* _Records for this exercise_

Content starts

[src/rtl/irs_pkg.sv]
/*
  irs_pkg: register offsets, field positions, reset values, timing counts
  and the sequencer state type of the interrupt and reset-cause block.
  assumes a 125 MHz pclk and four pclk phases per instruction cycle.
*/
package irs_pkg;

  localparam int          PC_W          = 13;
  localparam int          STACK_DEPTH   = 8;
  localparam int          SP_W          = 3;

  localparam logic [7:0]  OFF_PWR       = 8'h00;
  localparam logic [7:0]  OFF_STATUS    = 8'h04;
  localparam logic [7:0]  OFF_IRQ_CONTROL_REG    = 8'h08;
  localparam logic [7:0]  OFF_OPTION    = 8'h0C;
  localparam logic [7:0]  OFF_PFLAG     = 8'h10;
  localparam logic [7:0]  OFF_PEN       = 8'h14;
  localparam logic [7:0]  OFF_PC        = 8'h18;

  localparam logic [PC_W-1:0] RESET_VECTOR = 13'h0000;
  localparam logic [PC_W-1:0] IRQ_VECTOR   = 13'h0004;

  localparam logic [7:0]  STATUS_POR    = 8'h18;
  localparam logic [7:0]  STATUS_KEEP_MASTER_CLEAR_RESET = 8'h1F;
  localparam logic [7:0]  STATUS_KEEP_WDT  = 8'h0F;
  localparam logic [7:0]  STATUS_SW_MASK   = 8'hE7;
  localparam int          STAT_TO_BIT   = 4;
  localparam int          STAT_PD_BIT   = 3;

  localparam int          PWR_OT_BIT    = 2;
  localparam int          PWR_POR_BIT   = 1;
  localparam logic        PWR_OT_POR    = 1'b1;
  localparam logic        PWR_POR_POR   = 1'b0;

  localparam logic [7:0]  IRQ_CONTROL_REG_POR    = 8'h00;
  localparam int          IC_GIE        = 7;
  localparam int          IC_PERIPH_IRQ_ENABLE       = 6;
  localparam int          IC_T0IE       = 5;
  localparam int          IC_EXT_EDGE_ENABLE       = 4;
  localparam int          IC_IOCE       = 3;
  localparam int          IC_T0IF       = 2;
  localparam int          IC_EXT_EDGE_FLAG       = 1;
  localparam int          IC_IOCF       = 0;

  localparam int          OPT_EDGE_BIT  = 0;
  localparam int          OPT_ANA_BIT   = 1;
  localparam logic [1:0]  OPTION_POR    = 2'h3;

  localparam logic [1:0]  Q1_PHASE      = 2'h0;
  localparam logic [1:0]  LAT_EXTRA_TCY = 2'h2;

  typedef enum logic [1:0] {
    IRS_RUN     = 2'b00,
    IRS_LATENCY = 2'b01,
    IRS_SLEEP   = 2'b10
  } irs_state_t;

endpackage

Content ends
Content starts

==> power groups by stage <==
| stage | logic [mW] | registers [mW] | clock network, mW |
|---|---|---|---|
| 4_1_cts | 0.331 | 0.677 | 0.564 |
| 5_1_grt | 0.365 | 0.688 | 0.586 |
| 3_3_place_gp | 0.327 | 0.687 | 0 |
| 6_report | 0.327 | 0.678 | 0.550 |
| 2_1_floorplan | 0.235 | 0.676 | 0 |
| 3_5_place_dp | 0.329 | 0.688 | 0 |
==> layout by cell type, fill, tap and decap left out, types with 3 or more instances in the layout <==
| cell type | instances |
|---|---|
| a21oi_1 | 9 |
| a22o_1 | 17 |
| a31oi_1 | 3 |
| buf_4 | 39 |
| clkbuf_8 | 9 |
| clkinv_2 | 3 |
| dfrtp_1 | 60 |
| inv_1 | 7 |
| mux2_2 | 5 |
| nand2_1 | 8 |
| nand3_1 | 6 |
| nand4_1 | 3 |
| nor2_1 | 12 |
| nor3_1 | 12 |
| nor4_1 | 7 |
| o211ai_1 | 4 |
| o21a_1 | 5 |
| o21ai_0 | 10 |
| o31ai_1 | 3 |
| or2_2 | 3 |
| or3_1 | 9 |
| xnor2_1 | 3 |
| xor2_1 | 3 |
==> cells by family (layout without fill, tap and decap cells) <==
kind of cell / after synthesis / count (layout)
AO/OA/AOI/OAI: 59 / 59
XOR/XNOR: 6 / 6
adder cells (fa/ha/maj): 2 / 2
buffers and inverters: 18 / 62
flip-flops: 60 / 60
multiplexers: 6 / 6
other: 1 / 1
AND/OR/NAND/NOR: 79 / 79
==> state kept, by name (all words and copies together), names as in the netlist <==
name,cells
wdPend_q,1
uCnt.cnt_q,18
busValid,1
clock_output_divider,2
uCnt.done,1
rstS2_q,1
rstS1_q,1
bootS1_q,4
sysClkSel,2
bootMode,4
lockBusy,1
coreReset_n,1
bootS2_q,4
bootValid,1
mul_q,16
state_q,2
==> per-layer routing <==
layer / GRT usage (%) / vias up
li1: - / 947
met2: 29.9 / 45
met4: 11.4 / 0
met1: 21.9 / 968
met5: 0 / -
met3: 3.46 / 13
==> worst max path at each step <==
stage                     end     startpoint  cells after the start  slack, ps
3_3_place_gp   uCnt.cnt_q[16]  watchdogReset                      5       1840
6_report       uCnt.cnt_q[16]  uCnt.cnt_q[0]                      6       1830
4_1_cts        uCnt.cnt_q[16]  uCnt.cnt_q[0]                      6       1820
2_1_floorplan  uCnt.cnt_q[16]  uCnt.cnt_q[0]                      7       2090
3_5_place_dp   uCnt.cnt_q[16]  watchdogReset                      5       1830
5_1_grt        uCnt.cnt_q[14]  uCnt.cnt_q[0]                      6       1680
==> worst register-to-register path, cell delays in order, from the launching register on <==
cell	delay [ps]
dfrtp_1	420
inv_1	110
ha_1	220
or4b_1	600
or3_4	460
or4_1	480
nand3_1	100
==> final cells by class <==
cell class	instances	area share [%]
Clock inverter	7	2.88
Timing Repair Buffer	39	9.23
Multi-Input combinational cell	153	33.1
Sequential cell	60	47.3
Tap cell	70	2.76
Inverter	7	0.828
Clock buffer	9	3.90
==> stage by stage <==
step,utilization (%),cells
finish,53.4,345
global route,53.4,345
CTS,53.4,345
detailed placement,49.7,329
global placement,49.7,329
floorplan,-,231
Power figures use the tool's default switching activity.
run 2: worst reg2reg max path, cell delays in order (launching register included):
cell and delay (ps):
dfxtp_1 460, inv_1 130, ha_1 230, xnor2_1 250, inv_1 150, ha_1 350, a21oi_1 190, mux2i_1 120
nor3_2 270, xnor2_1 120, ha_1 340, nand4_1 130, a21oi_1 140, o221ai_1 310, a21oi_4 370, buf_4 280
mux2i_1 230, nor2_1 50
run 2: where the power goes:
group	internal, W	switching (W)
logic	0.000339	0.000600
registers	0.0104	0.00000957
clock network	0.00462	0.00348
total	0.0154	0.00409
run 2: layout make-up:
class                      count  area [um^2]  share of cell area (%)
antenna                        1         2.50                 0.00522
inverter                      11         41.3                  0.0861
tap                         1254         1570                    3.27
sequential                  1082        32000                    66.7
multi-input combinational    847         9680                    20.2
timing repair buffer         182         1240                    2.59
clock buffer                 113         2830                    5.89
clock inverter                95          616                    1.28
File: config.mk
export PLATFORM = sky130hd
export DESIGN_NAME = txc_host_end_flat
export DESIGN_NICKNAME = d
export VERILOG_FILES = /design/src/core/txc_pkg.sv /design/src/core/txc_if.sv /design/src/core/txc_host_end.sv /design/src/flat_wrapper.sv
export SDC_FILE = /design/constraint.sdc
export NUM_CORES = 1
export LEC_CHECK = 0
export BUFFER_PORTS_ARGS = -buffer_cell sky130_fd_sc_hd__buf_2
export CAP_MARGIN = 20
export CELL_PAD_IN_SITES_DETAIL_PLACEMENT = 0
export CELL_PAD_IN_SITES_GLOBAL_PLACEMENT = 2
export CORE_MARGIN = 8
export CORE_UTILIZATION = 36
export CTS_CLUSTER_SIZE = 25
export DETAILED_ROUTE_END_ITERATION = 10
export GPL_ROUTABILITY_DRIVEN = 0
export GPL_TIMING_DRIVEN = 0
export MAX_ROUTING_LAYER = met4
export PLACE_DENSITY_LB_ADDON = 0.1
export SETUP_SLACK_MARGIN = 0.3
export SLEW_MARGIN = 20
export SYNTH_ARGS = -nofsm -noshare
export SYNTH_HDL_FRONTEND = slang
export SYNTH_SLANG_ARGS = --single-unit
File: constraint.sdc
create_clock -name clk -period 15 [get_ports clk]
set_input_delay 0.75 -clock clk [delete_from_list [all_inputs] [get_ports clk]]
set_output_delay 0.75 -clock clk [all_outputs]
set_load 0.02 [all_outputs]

Content ends

* _Exercise details_
Out of the entries above, write out only the lines between the line holding "buffers and inverters: 18 / 62" and the line holding "global route,53.4,345", inclusive, each exactly as given.

* _Response box_
buffers and inverters: 18 / 62
flip-flops: 60 / 60
multiplexers: 6 / 6
other: 1 / 1
AND/OR/NAND/NOR: 79 / 79
==> state kept, by name (all words and copies together), names as in the netlist <==
name,cells
wdPend_q,1
uCnt.cnt_q,18
busValid,1
clock_output_divider,2
uCnt.done,1
rstS2_q,1
rstS1_q,1
bootS1_q,4
sysClkSel,2
bootMode,4
lockBusy,1
coreReset_n,1
bootS2_q,4
bootValid,1
mul_q,16
state_q,2
==> per-layer routing <==
layer / GRT usage (%) / vias up
li1: - / 947
met2: 29.9 / 45
met4: 11.4 / 0
met1: 21.9 / 968
met5: 0 / -
met3: 3.46 / 13
==> worst max path at each step <==
stage                     end     startpoint  cells after the start  slack, ps
3_3_place_gp   uCnt.cnt_q[16]  watchdogReset                      5       1840
6_report       uCnt.cnt_q[16]  uCnt.cnt_q[0]                      6       1830
4_1_cts        uCnt.cnt_q[16]  uCnt.cnt_q[0]                      6       1820
2_1_floorplan  uCnt.cnt_q[16]  uCnt.cnt_q[0]                      7       2090
3_5_place_dp   uCnt.cnt_q[16]  watchdogReset                      5       1830
5_1_grt        uCnt.cnt_q[14]  uCnt.cnt_q[0]                      6       1680
==> worst register-to-register path, cell delays in order, from the launching register on <==
cell	delay [ps]
dfrtp_1	420
inv_1	110
ha_1	220
or4b_1	600
or3_4	460
or4_1	480
nand3_1	100
==> final cells by class <==
cell class	instances	area share [%]
Clock inverter	7	2.88
Timing Repair Buffer	39	9.23
Multi-Input combinational cell	153	33.1
Sequential cell	60	47.3
Tap cell	70	2.76
Inverter	7	0.828
Clock buffer	9	3.90
==> stage by stage <==
step,utilization (%),cells
finish,53.4,345
global route,53.4,345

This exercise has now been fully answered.